Maar daar waren we wel zelf bij. We hadden toch de mogelijkheid om
tegen te stemmen? De huidige populariteit van Pim Fortuyn, die zich
tegen 'het systeem' keert, bewijst dat onze democratie functioneert. In
ons stemrecht ligt onze soevereiniteit nog steeds stevig verankerd. Als
je tegen het systeem bent, heb je momenteel genoeg keus...
Vroeger debatteerden alleen de politici en de elites aan de top van de
zuilen. De kiezers kregen een stemadvies. Werkte je bij Vroom &
Dreesman, dan stemde je KVP. Nu floreert het debat in de samenleving en
zijn kiesadviezen taboe. In elke grote stad zijn debatcentra te vinden.

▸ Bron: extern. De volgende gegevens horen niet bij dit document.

`src/verilog/timerPkg.sv`:
```
`default_nettype none

package timerPkg;

	localparam int counterWidth = 16; // prescaler, reload and count width
	localparam int numChannels  = 2;
	localparam int decSpeed     = 1;  // 0 serial, 1 brent-kung, 2 sklansky

	// control word layout, autoReload sits at bit c
	localparam int ctrlStartBit = 4;
	localparam int ctrlStopBit  = 8;

	// write address, doubles as the opcode of a write
	typedef enum logic [1:0] {
		addrPrescale = 2'd0,
		addrReload0  = 2'd1,
		addrReload1  = 2'd2,
		addrCtrl     = 2'd3
	} regAddr_e;

	typedef enum logic {
		chIdle    = 1'b0,
		chRunning = 1'b1
	} chanState_e;

	typedef struct packed {
		regAddr_e                addr;
		logic [counterWidth-1:0] data;
	} regWrite_t;

	typedef struct packed {
		logic [counterWidth-1:0]                  prescale;
		logic [numChannels-1:0][counterWidth-1:0] reload;
		logic [numChannels-1:0]                   autoReload;
	} timerCfg_t;

	// one-cycle strobes, one bit per channel
	typedef struct packed {
		logic [numChannels-1:0] load;
		logic [numChannels-1:0] start;
		logic [numChannels-1:0] stop;
	} chanCmd_t;

endpackage

`default_nettype wire
```
`src/verilog/countdownTimer.sv`:
```
`timescale 1ns/1ps
`default_nettype none

module countdownTimer (
	input  logic                                clk,
	input  logic                                arstN,
	input  logic                                wrStrobe, // no back-pressure
	input  timerPkg::regWrite_t                 wrReq,
	output logic [timerPkg::numChannels-1:0][timerPkg::counterWidth-1:0] count,
	output logic [timerPkg::numChannels-1:0]    expire
);

	timerPkg::timerCfg_t cfg; // stored settings
	timerPkg::chanCmd_t  cmd; // registered strobes

	timerRegs u_timerRegs (
		.clk     (clk),
		.arstN   (arstN),
		.wrStrobe(wrStrobe),
		.wrReq   (wrReq),
		.cfg     (cfg),
		.cmd     (cmd)
	);

	// two cycles from write strobe to count
	timerCore u_timerCore (
		.clk   (clk),
		.arstN (arstN),
		.cfg   (cfg),
		.cmd   (cmd),
		.count (count),
		.expire(expire)
	);

endmodule

`default_nettype wire

```
`src/verilog/timerCore.sv`:
```
`timescale 1ns/1ps
`default_nettype none

module timerCore (
	input  logic                                clk,
	input  logic                                arstN,
	input  timerPkg::timerCfg_t                 cfg,
	input  timerPkg::chanCmd_t                  cmd,
	output logic [timerPkg::numChannels-1:0][timerPkg::counterWidth-1:0] count,
	output logic [timerPkg::numChannels-1:0]    expire // one-cycle pulse
);

	logic [timerPkg::counterWidth-1:0] preCnt;  // prescaler counter
	logic [timerPkg::counterWidth-1:0] preNext;
	logic                              tick;    // prescaler hit zero

	timerPkg::chanState_e              state [timerPkg::numChannels];
	logic [timerPkg::counterWidth-1:0] decZ  [timerPkg::numChannels];
	logic [timerPkg::numChannels-1:0]  decEn;   // tick on a running channel
	logic [timerPkg::numChannels-1:0]  borrow;  // tick found count at zero

	// prescaler always counts, borrow doubles as zero detect
	DecC #(
		.width(timerPkg::counterWidth),
		.speed(timerPkg::decSpeed)
	) u_preDec (
		.A (preCnt),
		.CI(1'b1),
		.Z (preNext),
		.CO(tick)
	);

	always_ff @(posedge clk or negedge arstN) begin
		if (!arstN) begin
			preCnt <= '0;
		end else begin
			preCnt <= tick ? cfg.prescale : preNext; // period prescale+1
		end
	end

	for (genvar c = 0; c < timerPkg::numChannels; c++) begin : chanDec
		assign decEn[c] = tick && (state[c] == timerPkg::chRunning);

		DecC #(
			.width(timerPkg::counterWidth),
			.speed(timerPkg::decSpeed)
		) u_chanDec (
			.A (count[c]),
			.CI(decEn[c]),
			.Z (decZ[c]),
			.CO(borrow[c])
		);
	end

	always_ff @(posedge clk or negedge arstN) begin
		if (!arstN) begin
			count  <= '0;
			expire <= '0;
			for (int c = 0; c < timerPkg::numChannels; c++) begin
				state[c] <= timerPkg::chIdle;
			end
		end else begin
			expire <= '0;
			for (int c = 0; c < timerPkg::numChannels; c++) begin
				if (cmd.load[c] || cmd.start[c] || cmd.stop[c]) begin
					// commands override a tick in the same cycle
					if (cmd.load[c]) count[c] <= cfg.reload[c];
					if (cmd.start[c]) state[c] <= timerPkg::chRunning;
					if (cmd.stop[c]) state[c] <= timerPkg::chIdle; // stop beats start
				end else if (borrow[c]) begin
					expire[c] <= 1'b1;
					if (cfg.autoReload[c]) begin
						count[c] <= cfg.reload[c]; // next period
					end else begin
						state[c] <= timerPkg::chIdle; // one-shot, count rests at zero
					end
				end else if (decEn[c]) begin
					count[c] <= decZ[c];
				end
			end
		end
	end

endmodule

`default_nettype wire

```
`src/verilog/timerRegs.sv`:
```
`timescale 1ns/1ps
`default_nettype none

module timerRegs (
	input  logic                 clk,
	input  logic                 arstN,
	input  logic                 wrStrobe, // qualifies wrReq
	input  timerPkg::regWrite_t  wrReq,
	output timerPkg::timerCfg_t  cfg,      // stable between writes
	output timerPkg::chanCmd_t   cmd       // one-cycle strobes
);

	logic [timerPkg::counterWidth-1:0] wrData;
	logic [timerPkg::numChannels-1:0]  ctrlStart;
	logic [timerPkg::numChannels-1:0]  ctrlStop;

	assign wrData = wrReq.data;

	// control word fields
	assign ctrlStart = wrData[timerPkg::ctrlStartBit +: timerPkg::numChannels];
	assign ctrlStop  = wrData[timerPkg::ctrlStopBit +: timerPkg::numChannels];

	always_ff @(posedge clk or negedge arstN) begin
		if (!arstN) begin
			cfg <= '0;
			cmd <= '0;
		end else begin
			cmd <= '0; // strobes drop after one cycle
			if (wrStrobe) begin
				unique case (wrReq.addr)
					timerPkg::addrPrescale: begin
						cfg.prescale <= wrData;
					end
					timerPkg::addrReload0: begin
						cfg.reload[0] <= wrData;
						cmd.load[0]   <= 1'b1; // copy into count next cycle
					end
					timerPkg::addrReload1: begin
						cfg.reload[1] <= wrData;
						cmd.load[1]   <= 1'b1;
					end
					timerPkg::addrCtrl: begin
						// mode bits stored together with the strobes
						cfg.autoReload <= wrData[timerPkg::numChannels-1:0];
						cmd.start      <= ctrlStart;
						cmd.stop       <= ctrlStop;
					end
				endcase
			end
		end
	end

endmodule

`default_nettype wire

```
`src/verilog/DecC.sv`:
```
`timescale 1ns/1ps
`default_nettype none

// {CO,Z} = A - CI, lookahead on the inverted operand
module DecC #(
	parameter int width = 8, // word width
	parameter int speed = 1  // prefix structure, see PrefixAnd
) (
	input  logic [width-1:0] A,  // operand
	input  logic             CI, // borrow in
	output logic [width-1:0] Z,  // difference
	output logic             CO  // borrow out, A zero and CI set
);

	logic [width:0] zeroRun; // CI and all lower bits of A zero
	logic [width:0] propIn;

	assign propIn = {~A, CI}; // bit 0 carries CI

	PrefixAnd #(
		.width(width + 1),
		.speed(speed)
	) u_prefix (
		.PI(propIn),
		.PO(zeroRun)
	);

	assign Z  = A ^ zeroRun[width-1:0]; // flip where borrow ripples in
	assign CO = zeroRun[width];

endmodule

`default_nettype wire

```
`src/verilog/PrefixAnd.sv`:
```
`timescale 1ns/1ps
`default_nettype none

module PrefixAnd #(
	parameter int width = 8, // word width
	parameter int speed = 1  // 0 serial, 1 brent-kung, 2 sklansky
) (
	input  logic [width-1:0] PI, // propagate in
	output logic [width-1:0] PO  // prefix and of PI[i:0]
);

	localparam int n = width;
	localparam int m = $clog2(width); // tree depth

	if (speed == 2) begin : fastPrefix
		// sklansky, depth m, fanout grows per level
		logic [m:0][n-1:0] pt;

		assign pt[0] = PI;
		for (genvar l = 1; l <= m; l++) begin : levels
			for (genvar i = 0; i < n; i++) begin : bits
				// last bit of the lower half in this group
				localparam int partner = (i / 2**l) * 2**l + 2**(l-1) - 1;
				if ((i / 2**(l-1)) % 2 == 1) begin : black
					assign pt[l][i] = pt[l-1][i] & pt[l-1][partner];
				end else begin : white
					assign pt[l][i] = pt[l-1][i];
				end
			end
		end
		assign PO = pt[m];
	end else if (speed == 1) begin : mediumPrefix
		// brent-kung, up-sweep then down-sweep
		logic [2*m-1:0][n-1:0] pt;

		assign pt[0] = PI;
		for (genvar l = 1; l <= m; l++) begin : upLevels
			for (genvar i = 0; i < n; i++) begin : bits
				if ((i + 1) % 2**l == 0) begin : black
					assign pt[l][i] = pt[l-1][i] & pt[l-1][i - 2**(l-1)];
				end else begin : white
					assign pt[l][i] = pt[l-1][i];
				end
			end
		end
		for (genvar l = m + 1; l <= 2*m - 1; l++) begin : downLevels
			localparam int span = 2**(2*m - 1 - l); // halves every level
			for (genvar i = 0; i < n; i++) begin : bits
				if (i >= 2*span && (i + 1) % (2*span) == span) begin : black
					assign pt[l][i] = pt[l-1][i] & pt[l-1][i - span];
				end else begin : white
					assign pt[l][i] = pt[l-1][i];
				end
			end
		end
		assign PO = pt[2*m-1];
	end else begin : slowPrefix
		// ripple chain, smallest area
		logic [n-1:0] pt;

		assign pt[0] = PI[0];
		for (genvar i = 1; i < n; i++) begin : bits
			assign pt[i] = pt[i-1] & PI[i];
		end
		assign PO = pt;
	end

endmodule

`default_nettype wire

```
`config.mk`:
```
export PLATFORM = sky130hd
export DESIGN_NAME = countdownTimer
export DESIGN_NICKNAME = d
export VERILOG_FILES = /design/src/verilog/timerPkg.sv /design/src/verilog/countdownTimer.sv /design/src/verilog/timerCore.sv /design/src/verilog/timerRegs.sv /design/src/verilog/DecC.sv /design/src/verilog/PrefixAnd.sv
export SDC_FILE = /design/constraint.sdc
export NUM_CORES = 1
export LEC_CHECK = 0
export BUFFER_PORTS_ARGS = -buffer_cell sky130_fd_sc_hd__buf_2
export CELL_PAD_IN_SITES_DETAIL_PLACEMENT = 1
export CELL_PAD_IN_SITES_GLOBAL_PLACEMENT = 1
export CORE_ASPECT_RATIO = 0.6
export CORE_MARGIN = 5
export CORE_UTILIZATION = 25
export DETAILED_ROUTE_END_ITERATION = 6
export PLACE_DENSITY_LB_ADDON = 0.05
export SLEW_MARGIN = 10
export SYNTH_ARGS = -nofsm -noshare
export SYNTH_HDL_FRONTEND = slang
export SYNTH_HIERARCHICAL = 1
export SYNTH_SLANG_ARGS = --single-unit
```
`constraint.sdc`:
```
create_clock -name clk -period 3.4 [get_ports clk]
set_input_delay 0.17 -clock clk [delete_from_list [all_inputs] [get_ports clk]]
set_output_delay 0.17 -clock clk [all_outputs]
set_load 0.02 [all_outputs]
```
==> results.toml <==
[global_routing]
grt_pass1_vias = 3896
grt_pass1_wl_um = 24700
antenna_found_initial = 0
grtUsageTotal_pct = 12.6
grt_overflow = 0
grt_max_degree = 40

[timing]
worst_slack_ns = 0.0457
period_share_pct = 98.7
tightest_slew_ns = 1.04
max_freq_mhz = 298
hold_viol = 0
drv_slew = 0
rsz0062_at_grt = "yes"
min_period_ns = 3.35
finalClockSkew_ns = 0.00845
holdWs_ns = 0.0934
maxSlewHeadroom_pct = 30.8
setup_viol_count_final = 0

[clocking]
cts_buffers = 9
clock_latency_ns = 0.36
cts_buffer_depth = 2
htreeDepth = 3
cts.clk_slew.worst_paths_ns = 0.07
tritoncts = "done"
cts.sinks = 108
clockRootBuffer = "clkbuf_16"

[worst_setup_path]
startpoint_type = "register"
crit_path_max_fanout = 8
cpMaxStageDelayCell = "a211o_2"
worstSetupEndpointType = "register"
cp.required_ns = 3.64
critPathArrivalTime_ns = 3.59
r2r_slack_ns = 0.05
reg2reg_depth = 14
max_stage_delay_ns = 0.43
worstPathCellList = "inv_2 -> nand4_4 -> nor4_4 -> nor3b_4 -> buf_4 -> and2_4 -> nand4_4 -> nor4_4 -> nor3b_4 -> buf_6 -> nor3_2 -> a211o_2 -> clkbuf_16 -> mux2_4"
crit_type = "reg2reg"

[floorplanning]
die_y_um = 128
fp.dieW_um = 206
core_sq_mm = 0.0229
num_rows = 43
start_util_pct = 25.2
io_pins = 55
fp.dieArea_sq_mm = 0.0264

[synth]
synth_commonest_cells = "108 x dfrtp_1, 90 x mux2_2, 56 x inv_1"
netlist_area_sq_mm = 0.00578
syn_area_per_cell_sq_um = 12.7
ys.flop_type = "dfrtp_1"
synth.top_cell.area_share_pct = 46.8
synth_seq_cells = 108
yosysSeqAreaShare_pct = 46.8
synth_area_leader_cell = "dfrtp_1"
synth_area_leaders = "dfrtp_1 47%, mux2_2 18%, xor2_1 7.3%"
synthArstFlopShare_pct = 100
yosys.cell_count.top_type = "dfrtp_1"
yosys_warnings = 6
synth_cells = 455
synth_edf_count = 0
synth_cell_types = 36

[routing]
drt-pass1-iter-count = 4
drtIter0Drc = 113
num_vias = 3629
via_per_inst = 4.19
postRouteAntennaNets = 0
wl_um = 16500
route.detailed.drc = 0
wl_per_cell_um = 19.0

[finish]
drive_gt1_share_pct = 48.0
diodes = 0
final_core_util_pct = 30.9
fin_nets = 569
fillCellCount = 2513
areaGrowthSynthToFinish_pct = 22.6
final_area_sq_mm = 0.00709

[pwr]
seqPwrFrac_pct = 40.7
power_density_mw_per_mm2 = 715
p_int_w = 0.00315
power.share.clock_pct = 21.0
peakVddDrop_v = 0.000265
power.switching_w = 0.00191
leakagePower_nw = 3.48
total_power_w = 0.00506
p_comb_share_pct = 38.3
switching_share_pct = 37.8

[placed_design]
portBuffers = 54
pre_cts_slack_ns = -0.397
dp_hpwl_um = 11900
gp_congestion = 0.712
placedInstanceArea_sq_mm = 0.00650

[worst_hold_path]
hold_depth = 2
hp-class = "in2reg"

[run_status]
status = "finished clean"

[run]
max_cap_violations = 0
[per-layer routing]
metal | wire [um] | GRT usage [%] | vias up
met5 | 0 | 0 | -
met4 | 136 | 2.66 | 0
met3 | 604 | 3.24 | 8
met2 | 6830 | 17.6 | 47
met1 | 8930 | 19.5 | 1842
li1 | - | - | 1732
[kinds of logic (layout without fill, tap and decap cells)]
family | Yosys count | count (layout) | share of synthesized area, %
compound gates | 4 | 4 | 0.476
other cells | 1 | 4 | 0.0649
simple gates | 91 | 91 | 12.4
xor+xnor | 48 | 48 | 7.27
buf+inv | 73 | 167 | 6.41
flops | 108 | 108 | 46.8
mux | 130 | 130 | 26.6
[power by group through the flow]
stage / Combinational (W) / Sequential [W] / Clock (W)
6_report: 0.00194 / 0.00206 / 0.00107
5_1_grt: 0.00212 / 0.00212 / 0.00117
4_1_cts: 0.00189 / 0.00206 / 0.00114
3_5_place_dp: 0.00185 / 0.00209 / 0
3_3_place_gp: 0.00184 / 0.00207 / 0
2_1_floorplan: 0.00108 / 0.00220 / 0
[final timing paths]
kind | from | to
min in group asynchronous | arstN | u_timerCore/count[2]$_DFFE_PN0P_
worst min-delay path | wrReq[7] | u_timerRegs/cfg[41]$_DFFE_PN0P_
worst max-delay path | u_timerCore/preCnt[3]$_DFF_PN0_ | u_timerCore/count[23]$_DFFE_PN0P_
worst min register to register | u_timerRegs/cfg[49]$_DFFE_PN0P_ | u_timerCore/preCnt[15]$_DFF_PN0_
worst max register to register | u_timerCore/preCnt[3]$_DFF_PN0_ | u_timerCore/count[23]$_DFFE_PN0P_
max in group asynchronous | arstN | u_timerRegs/cfg[28]$_DFFE_PN0P_
[stage by stage]
stage	std cells	setup TNS (ns)
2_1_floorplan	458	0
3_3_place_gp	835	-3.93
3_5_place_dp	835	-7.49
4_1_cts	857	0
5_1_grt	867	-1.73
6_report	867	0
[area by class of cell]
cell class	instances	area, sq um	share of cell area, %
clock buffer	13	250	3.53
sequential	108	2700	38.1
timing repair buffer	93	632	8.91
multi-input combinational	277	2850	40.2
inverter	59	221	3.12
tap	315	394	5.56
clock inverter	2	35.0	0.494
[sequential cells by signal, summed over array words and instances (netlist names)]
register            cells
u_timerCore/preCnt     16
u_timerCore/expire      2
u_timerRegs/cfg        50
u_timerRegs/cmd         6
u_timerCore/count      32
u_timerCore/state       2
[placed cells by master, fill, tap and decap left out, types with 4 or more instances in the layout]
master       n
and2_1      13
and3_1       6
nand3_2      4
mux2_4      26
conb_1       4
inv_2        8
nor2_1       8
clkbuf_16   11
dfrtp_1    108
nand2_1      5
mux2_2      86
nor4_4       5
xor2_1      48
mux2_1      18
nand3_1      5
buf_4       34
buf_2       53
inv_1       51
[critical path, delay by kind of cell, from the launching register on]
family	cells	cell delay [ns]
and+or+nand+nor	8	1.49
AOI/OAI and AO/OA	1	0.43
DFF	1	0.41
muxes	1	0.30
buffers and inverters	4	0.62
[timing repair]
action | 4_1_cts | 5_1_grt
hold buffers | 1 | 0
endpoints found under the setup margin | 33 | 32
resized for setup | 5 | 25
gates cloned | 0 | 2
buffers inserted | 6 | 8
pin swaps | 3 | 4
hold endpoints to repair | 36 | 0
No activity file was read; power rests on OpenSTA's default activity.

Elke krant heeft een dagelijkse opiniepagina. Er wordt in de
samenleving veel gedebatteerd over sociale problemen en andere
politieke onderwerpen. We zijn nu waarschijnlijk meer politiek actief
dan in de jaren vijftig, het hoogtij van de verzuiling.
Politici nemen aan de discussies in de maatschappij
volop deel. Dat is een deel van hun werk. Het is geen eenvoudig beroep
om maatschappelijke voorkeuren om te zetten in wetgeving, maar onze
volksvertegenwoordigers slagen daar heel redelijk in.
Ik
vind het prettig dat ik maar één keer in de vier jaar hoef te stemmen
en daarmee mijn politieke participatie aan hen kan delegeren. Ik zou er
niet aan moeten denken naast al mijn werkzaamheden ook nog voortdurend
politiek actief te moeten participeren. Daarnaast vind ik directe
democratie, referenda en zo, niet ongevaarlijk. Ik ben ook daarom een
groot voorstander van onze representatieve democratie.
Met
voorstellen voor vernieuwing in het openbaar bestuur moet je oppassen.
Ze leiden al snel tot meer bestuur in plaats van beter bestuur.
Nederland is overijverig op bestuurlijk gebied. De veelheid aan regels
maakt flexibele antwoorden soms onmogelijk. Daarin hebben Enthoven en
Van der Heijden gelijk. Als je overal beleid met subsidies regels en
controles voor wil maken smoor je initiatieven die bij burgers opkomen.
Het proces van sociale vernieuwing bijvoorbeeld, kan
prima door burgers zelf gedragen worden. In Rotterdam kennen we het
project Opzoomeren, waarbij bewoners zelf de leefbaarheid in de buurt
bevorderen. Ze hadden tabak van de situatie in hun directe omgeving. Ze
staken de koppen bij elkaar en de handen uit de mouwen. Ambtenaren
moeten dat soort initiatieven ondersteunen en faciliteren. Bestuurders
moeten niet altijd zelf plannen willen maken. Een beetje minder regels
helpt al heel wat!
Er is kortom geen sprake van geslotenheid van het politieke systeem,
noch van democratische malaise in de samenleving. Wanneer ons openbaar
bestuur een beetje dimt, komt de 'civil society' waarin mensen zelf hun
problemen bespreken en aanpakken, vanzelf beter uit de verf.